## Extracted entries
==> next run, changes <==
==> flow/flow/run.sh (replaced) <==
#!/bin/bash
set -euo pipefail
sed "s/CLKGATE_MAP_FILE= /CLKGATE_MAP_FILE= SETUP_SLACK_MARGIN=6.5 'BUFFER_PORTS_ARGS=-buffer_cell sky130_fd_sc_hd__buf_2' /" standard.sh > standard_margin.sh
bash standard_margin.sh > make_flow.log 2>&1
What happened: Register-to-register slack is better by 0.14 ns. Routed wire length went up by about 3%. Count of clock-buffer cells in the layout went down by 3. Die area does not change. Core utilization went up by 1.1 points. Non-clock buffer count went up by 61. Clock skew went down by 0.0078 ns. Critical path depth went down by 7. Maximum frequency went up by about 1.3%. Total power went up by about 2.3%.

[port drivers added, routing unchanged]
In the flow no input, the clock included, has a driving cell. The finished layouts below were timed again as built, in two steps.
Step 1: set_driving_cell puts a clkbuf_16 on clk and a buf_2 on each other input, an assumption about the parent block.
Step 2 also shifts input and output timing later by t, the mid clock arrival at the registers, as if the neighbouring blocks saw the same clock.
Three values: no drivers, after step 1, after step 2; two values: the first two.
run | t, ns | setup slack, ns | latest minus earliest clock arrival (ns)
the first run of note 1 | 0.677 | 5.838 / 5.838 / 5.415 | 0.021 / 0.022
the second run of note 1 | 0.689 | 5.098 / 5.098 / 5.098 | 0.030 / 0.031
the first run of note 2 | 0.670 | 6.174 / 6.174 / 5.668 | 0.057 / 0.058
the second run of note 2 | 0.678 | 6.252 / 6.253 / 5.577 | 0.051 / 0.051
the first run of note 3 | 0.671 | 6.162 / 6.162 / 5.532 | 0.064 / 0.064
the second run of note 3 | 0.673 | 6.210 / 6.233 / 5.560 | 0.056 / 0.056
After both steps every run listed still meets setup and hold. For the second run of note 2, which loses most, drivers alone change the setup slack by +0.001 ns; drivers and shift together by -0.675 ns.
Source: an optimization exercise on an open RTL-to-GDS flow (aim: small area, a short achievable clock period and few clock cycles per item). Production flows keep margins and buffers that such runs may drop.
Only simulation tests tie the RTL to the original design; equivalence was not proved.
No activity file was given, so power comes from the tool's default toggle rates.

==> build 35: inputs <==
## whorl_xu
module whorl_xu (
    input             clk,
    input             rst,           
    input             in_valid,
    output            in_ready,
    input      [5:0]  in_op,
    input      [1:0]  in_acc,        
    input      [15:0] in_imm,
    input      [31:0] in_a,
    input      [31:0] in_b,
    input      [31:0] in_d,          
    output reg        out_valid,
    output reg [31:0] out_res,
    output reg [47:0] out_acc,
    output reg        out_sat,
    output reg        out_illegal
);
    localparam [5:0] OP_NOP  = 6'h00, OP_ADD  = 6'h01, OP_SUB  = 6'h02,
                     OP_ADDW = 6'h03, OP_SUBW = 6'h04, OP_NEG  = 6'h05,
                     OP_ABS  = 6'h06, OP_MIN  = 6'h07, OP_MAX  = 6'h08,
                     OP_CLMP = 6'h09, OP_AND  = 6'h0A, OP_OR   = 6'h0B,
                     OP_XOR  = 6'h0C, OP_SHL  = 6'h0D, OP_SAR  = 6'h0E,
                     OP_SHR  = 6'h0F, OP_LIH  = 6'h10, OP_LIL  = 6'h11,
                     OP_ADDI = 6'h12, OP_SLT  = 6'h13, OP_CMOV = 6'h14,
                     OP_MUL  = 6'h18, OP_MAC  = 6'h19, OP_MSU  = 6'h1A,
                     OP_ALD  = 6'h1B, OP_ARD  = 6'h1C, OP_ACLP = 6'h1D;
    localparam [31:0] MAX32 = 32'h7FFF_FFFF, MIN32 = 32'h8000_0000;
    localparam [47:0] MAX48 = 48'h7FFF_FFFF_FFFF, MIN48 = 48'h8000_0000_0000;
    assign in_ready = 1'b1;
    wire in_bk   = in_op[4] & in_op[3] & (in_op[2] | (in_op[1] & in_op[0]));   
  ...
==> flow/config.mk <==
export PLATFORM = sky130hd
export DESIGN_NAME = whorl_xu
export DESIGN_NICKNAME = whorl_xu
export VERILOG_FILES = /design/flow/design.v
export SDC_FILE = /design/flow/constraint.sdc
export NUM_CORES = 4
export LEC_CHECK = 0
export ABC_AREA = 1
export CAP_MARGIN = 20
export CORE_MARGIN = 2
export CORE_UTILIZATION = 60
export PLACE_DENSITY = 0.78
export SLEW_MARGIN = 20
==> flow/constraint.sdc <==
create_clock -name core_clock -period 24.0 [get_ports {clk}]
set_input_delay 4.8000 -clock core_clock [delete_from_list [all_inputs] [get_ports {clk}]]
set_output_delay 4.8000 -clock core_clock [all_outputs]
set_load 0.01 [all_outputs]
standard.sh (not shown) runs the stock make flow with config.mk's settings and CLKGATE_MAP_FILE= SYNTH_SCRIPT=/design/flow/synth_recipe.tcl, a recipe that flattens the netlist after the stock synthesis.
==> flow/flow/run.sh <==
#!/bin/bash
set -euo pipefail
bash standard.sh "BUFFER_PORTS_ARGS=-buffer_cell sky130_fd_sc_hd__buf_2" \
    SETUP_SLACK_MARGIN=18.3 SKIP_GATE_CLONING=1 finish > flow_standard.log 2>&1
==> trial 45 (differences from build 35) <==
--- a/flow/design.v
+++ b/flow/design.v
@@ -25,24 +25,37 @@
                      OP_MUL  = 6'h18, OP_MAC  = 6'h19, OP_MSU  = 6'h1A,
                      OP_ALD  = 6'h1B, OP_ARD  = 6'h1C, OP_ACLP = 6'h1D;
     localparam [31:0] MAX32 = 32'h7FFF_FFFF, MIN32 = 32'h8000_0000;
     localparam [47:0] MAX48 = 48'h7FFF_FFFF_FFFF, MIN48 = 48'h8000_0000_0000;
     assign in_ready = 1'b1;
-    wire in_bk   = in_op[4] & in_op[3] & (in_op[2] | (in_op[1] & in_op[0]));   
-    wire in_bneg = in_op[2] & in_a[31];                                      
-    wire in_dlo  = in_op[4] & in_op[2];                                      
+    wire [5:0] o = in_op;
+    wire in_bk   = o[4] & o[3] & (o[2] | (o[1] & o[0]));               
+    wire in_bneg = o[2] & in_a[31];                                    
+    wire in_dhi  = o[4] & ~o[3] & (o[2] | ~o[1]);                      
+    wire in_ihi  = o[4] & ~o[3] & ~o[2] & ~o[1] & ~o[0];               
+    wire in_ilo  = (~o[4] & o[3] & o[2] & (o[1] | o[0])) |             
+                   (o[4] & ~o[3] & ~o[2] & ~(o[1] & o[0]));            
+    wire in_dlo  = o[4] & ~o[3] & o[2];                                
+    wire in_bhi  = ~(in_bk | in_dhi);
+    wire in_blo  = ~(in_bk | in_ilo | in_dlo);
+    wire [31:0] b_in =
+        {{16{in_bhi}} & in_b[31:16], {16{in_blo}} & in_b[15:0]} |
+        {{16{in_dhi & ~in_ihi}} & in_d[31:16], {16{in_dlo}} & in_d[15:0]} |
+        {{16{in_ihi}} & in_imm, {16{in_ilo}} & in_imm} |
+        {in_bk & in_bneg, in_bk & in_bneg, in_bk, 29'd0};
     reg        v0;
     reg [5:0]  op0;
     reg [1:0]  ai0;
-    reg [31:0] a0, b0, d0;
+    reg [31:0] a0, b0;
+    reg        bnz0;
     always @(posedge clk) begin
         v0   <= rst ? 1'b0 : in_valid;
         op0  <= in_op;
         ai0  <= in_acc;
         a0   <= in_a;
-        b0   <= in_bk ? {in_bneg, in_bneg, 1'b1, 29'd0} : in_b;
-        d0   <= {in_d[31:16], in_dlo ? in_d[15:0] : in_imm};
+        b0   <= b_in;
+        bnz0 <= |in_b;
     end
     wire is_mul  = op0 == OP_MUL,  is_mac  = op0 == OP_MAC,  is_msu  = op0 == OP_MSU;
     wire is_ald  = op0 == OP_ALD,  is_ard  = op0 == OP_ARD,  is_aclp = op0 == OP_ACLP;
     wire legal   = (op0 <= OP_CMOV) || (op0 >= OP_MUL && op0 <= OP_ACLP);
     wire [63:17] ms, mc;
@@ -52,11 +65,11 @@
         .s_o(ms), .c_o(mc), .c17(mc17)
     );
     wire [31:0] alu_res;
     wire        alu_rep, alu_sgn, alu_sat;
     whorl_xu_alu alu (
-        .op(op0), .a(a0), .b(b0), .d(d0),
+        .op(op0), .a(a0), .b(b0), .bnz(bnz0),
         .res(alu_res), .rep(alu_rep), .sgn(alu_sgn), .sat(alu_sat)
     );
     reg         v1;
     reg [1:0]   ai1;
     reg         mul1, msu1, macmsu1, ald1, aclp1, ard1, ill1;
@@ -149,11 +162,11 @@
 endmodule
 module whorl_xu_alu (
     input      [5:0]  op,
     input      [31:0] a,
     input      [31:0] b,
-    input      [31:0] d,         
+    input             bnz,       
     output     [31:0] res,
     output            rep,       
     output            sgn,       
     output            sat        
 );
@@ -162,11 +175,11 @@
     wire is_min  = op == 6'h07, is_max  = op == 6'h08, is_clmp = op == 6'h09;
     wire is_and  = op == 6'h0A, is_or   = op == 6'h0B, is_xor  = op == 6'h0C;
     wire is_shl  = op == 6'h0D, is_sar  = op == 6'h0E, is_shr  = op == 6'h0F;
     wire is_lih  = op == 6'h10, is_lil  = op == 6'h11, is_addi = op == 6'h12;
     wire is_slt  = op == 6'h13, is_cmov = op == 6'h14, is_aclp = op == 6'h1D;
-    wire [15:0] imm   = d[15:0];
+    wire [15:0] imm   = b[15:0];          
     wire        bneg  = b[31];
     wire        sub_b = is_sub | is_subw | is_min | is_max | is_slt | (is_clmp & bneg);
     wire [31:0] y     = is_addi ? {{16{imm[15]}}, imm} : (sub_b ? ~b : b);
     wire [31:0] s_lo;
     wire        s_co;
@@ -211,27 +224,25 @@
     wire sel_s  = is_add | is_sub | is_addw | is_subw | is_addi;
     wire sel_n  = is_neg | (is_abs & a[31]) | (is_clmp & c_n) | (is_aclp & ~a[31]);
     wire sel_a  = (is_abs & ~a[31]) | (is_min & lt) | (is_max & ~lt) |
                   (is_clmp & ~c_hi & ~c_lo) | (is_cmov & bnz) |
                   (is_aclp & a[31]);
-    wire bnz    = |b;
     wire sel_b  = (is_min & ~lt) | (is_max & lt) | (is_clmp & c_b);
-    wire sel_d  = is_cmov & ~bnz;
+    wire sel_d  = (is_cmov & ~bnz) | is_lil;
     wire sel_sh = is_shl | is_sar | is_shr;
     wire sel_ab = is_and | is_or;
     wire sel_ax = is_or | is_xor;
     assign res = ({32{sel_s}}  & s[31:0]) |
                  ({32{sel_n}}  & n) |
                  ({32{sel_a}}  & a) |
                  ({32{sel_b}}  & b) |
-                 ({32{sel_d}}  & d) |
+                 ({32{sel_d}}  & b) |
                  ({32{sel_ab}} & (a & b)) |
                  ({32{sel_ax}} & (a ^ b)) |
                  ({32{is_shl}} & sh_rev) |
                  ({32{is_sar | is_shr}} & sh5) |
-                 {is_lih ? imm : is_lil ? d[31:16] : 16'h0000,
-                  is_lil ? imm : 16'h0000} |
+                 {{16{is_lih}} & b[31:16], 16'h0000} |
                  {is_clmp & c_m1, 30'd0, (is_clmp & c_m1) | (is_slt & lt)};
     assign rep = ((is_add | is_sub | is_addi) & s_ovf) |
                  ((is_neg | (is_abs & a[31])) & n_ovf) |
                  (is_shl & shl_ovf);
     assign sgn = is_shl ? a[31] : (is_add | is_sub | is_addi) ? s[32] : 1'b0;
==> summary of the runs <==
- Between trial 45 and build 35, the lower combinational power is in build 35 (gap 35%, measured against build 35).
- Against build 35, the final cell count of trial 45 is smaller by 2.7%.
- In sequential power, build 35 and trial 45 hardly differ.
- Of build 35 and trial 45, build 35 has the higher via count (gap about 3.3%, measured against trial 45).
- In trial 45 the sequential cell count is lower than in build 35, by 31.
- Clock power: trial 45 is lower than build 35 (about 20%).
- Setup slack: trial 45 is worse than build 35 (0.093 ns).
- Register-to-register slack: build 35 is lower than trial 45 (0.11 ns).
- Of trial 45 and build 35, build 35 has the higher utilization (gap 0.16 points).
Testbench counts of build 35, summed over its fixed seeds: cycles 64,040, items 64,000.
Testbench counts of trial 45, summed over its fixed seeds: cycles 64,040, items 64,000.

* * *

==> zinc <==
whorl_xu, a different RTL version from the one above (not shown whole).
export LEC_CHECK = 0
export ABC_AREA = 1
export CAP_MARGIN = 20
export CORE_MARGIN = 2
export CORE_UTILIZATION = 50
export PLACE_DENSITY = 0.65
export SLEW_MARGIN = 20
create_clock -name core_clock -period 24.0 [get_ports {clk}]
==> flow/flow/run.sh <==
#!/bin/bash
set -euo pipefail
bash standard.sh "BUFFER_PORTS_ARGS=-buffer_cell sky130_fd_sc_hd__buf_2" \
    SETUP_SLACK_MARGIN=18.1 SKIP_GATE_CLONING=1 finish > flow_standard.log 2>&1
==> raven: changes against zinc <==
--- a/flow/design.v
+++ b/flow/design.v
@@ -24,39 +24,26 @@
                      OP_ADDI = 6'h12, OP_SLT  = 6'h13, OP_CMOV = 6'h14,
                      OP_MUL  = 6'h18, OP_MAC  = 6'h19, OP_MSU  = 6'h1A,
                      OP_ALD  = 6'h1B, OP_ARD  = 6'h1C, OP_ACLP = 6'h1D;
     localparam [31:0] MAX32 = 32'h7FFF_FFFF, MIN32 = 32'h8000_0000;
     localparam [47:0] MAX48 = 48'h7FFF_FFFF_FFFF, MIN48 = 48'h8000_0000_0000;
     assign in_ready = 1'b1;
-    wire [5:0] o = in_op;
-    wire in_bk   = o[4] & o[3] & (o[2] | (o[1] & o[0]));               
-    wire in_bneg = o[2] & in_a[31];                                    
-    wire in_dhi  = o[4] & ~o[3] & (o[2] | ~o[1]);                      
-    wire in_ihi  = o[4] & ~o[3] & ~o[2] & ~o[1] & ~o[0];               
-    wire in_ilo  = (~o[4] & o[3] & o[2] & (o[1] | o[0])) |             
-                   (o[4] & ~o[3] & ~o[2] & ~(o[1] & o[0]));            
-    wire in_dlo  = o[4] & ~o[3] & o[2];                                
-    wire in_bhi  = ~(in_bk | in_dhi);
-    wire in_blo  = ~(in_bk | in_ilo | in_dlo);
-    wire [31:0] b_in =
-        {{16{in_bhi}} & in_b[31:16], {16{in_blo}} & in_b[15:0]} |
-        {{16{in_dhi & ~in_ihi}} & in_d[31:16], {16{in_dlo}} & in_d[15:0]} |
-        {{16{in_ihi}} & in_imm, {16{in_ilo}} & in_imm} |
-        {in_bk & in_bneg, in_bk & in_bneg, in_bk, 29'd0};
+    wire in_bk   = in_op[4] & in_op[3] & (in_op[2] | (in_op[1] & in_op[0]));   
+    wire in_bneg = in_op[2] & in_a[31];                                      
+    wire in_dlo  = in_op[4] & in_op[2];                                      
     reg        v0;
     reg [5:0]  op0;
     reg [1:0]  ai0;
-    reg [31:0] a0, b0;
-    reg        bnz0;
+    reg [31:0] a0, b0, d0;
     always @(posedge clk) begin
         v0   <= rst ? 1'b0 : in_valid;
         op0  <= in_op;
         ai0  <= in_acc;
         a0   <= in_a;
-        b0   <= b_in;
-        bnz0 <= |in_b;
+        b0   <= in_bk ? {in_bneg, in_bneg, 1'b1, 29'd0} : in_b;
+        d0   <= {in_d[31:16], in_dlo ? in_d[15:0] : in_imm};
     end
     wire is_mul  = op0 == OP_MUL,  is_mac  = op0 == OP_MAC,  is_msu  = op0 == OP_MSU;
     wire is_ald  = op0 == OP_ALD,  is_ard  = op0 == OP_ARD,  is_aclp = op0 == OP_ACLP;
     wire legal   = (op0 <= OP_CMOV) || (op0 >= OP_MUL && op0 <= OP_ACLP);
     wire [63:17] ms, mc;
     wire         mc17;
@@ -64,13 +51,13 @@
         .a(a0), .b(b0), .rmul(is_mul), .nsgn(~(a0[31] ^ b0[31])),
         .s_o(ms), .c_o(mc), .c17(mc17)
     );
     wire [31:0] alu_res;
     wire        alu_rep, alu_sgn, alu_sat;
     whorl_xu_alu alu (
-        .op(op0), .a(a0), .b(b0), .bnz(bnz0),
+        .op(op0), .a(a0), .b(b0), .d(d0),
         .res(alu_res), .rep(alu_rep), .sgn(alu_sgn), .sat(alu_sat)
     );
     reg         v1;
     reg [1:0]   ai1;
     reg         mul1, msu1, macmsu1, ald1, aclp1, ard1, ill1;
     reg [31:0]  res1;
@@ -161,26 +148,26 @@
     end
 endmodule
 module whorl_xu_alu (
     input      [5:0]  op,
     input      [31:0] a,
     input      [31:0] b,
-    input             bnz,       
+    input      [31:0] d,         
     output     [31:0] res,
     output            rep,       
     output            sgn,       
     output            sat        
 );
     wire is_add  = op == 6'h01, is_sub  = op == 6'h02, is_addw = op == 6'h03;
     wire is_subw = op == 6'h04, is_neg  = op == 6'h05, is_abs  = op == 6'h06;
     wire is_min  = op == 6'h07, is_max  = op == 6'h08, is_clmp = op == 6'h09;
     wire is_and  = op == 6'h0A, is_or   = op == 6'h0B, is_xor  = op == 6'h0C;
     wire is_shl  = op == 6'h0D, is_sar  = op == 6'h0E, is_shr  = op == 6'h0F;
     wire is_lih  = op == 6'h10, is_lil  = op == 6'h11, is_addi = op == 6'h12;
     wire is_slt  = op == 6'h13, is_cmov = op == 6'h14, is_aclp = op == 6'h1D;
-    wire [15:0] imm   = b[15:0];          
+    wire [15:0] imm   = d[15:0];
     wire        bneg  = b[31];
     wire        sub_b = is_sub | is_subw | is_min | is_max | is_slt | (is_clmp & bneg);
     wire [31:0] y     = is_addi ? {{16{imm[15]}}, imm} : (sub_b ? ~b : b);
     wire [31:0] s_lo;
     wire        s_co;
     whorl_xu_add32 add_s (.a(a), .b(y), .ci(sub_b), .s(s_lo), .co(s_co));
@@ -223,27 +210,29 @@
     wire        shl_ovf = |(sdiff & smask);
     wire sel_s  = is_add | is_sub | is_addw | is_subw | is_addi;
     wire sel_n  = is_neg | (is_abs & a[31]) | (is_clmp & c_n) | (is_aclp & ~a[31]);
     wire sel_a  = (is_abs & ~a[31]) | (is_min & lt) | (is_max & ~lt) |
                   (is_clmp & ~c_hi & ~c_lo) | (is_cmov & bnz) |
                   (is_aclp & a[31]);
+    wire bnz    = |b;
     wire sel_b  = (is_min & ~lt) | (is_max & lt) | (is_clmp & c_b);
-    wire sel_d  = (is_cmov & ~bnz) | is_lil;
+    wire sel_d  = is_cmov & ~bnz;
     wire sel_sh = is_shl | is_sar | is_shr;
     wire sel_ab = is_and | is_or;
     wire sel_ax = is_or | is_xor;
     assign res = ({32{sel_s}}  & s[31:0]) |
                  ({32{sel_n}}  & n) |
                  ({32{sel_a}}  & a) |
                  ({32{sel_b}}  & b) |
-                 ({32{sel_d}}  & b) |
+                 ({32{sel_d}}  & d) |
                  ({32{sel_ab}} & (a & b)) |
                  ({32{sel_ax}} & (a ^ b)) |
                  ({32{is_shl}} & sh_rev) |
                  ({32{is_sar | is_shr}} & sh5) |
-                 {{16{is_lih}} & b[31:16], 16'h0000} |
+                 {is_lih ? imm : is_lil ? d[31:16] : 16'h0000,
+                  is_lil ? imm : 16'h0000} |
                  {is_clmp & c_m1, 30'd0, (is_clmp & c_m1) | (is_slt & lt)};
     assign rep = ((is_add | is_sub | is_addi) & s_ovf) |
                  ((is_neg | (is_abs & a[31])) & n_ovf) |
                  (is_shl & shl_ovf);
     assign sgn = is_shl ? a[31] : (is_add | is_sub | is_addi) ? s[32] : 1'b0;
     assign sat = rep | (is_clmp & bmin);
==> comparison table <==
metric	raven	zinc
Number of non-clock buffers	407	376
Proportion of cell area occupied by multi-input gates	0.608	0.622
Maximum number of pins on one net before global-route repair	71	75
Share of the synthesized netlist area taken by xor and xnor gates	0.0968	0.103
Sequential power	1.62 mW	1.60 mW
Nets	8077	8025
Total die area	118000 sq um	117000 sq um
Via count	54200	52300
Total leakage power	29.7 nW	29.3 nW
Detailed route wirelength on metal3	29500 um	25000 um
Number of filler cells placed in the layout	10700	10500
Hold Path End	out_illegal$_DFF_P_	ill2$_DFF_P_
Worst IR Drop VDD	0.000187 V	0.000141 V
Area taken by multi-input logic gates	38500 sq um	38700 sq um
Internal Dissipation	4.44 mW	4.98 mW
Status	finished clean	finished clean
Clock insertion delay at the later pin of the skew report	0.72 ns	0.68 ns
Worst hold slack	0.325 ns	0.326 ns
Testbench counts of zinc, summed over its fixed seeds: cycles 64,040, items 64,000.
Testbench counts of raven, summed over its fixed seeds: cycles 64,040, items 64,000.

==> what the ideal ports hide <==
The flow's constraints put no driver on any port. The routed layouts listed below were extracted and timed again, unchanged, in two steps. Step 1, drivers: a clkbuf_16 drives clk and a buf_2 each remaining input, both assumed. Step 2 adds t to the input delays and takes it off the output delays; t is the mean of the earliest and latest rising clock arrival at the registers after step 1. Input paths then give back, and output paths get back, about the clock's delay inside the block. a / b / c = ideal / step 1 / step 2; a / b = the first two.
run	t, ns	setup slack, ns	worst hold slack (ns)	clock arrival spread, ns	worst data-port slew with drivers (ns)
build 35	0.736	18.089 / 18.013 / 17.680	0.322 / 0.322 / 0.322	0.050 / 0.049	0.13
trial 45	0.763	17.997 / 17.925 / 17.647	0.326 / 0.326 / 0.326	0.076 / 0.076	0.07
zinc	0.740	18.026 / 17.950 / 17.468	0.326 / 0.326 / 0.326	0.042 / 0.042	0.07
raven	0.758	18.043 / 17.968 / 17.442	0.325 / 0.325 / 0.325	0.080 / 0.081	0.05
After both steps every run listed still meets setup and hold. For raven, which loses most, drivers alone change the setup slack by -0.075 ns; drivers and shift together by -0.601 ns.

## What to produce
Set down, unchanged, only those lines above that fall between the line with "Step 2 also" and the line with "OP_CLMP = 6'h09, OP_AND", the two end lines included.

## Answer space
Step 2 also shifts input and output timing later by t, the mid clock arrival at the registers, as if the neighbouring blocks saw the same clock.
Three values: no drivers, after step 1, after step 2; two values: the first two.
run | t, ns | setup slack, ns | latest minus earliest clock arrival (ns)
the first run of note 1 | 0.677 | 5.838 / 5.838 / 5.415 | 0.021 / 0.022
the second run of note 1 | 0.689 | 5.098 / 5.098 / 5.098 | 0.030 / 0.031
the first run of note 2 | 0.670 | 6.174 / 6.174 / 5.668 | 0.057 / 0.058
the second run of note 2 | 0.678 | 6.252 / 6.253 / 5.577 | 0.051 / 0.051
the first run of note 3 | 0.671 | 6.162 / 6.162 / 5.532 | 0.064 / 0.064
the second run of note 3 | 0.673 | 6.210 / 6.233 / 5.560 | 0.056 / 0.056
After both steps every run listed still meets setup and hold. For the second run of note 2, which loses most, drivers alone change the setup slack by +0.001 ns; drivers and shift together by -0.675 ns.
Source: an optimization exercise on an open RTL-to-GDS flow (aim: small area, a short achievable clock period and few clock cycles per item). Production flows keep margins and buffers that such runs may drop.
Only simulation tests tie the RTL to the original design; equivalence was not proved.
No activity file was given, so power comes from the tool's default toggle rates.

==> build 35: inputs <==
## whorl_xu
module whorl_xu (
    input             clk,
    input             rst,           
    input             in_valid,
    output            in_ready,
    input      [5:0]  in_op,
    input      [1:0]  in_acc,        
    input      [15:0] in_imm,
    input      [31:0] in_a,
    input      [31:0] in_b,
    input      [31:0] in_d,          
    output reg        out_valid,
    output reg [31:0] out_res,
    output reg [47:0] out_acc,
    output reg        out_sat,
    output reg        out_illegal
);
    localparam [5:0] OP_NOP  = 6'h00, OP_ADD  = 6'h01, OP_SUB  = 6'h02,
                     OP_ADDW = 6'h03, OP_SUBW = 6'h04, OP_NEG  = 6'h05,
                     OP_ABS  = 6'h06, OP_MIN  = 6'h07, OP_MAX  = 6'h08,
                     OP_CLMP = 6'h09, OP_AND  = 6'h0A, OP_OR   = 6'h0B,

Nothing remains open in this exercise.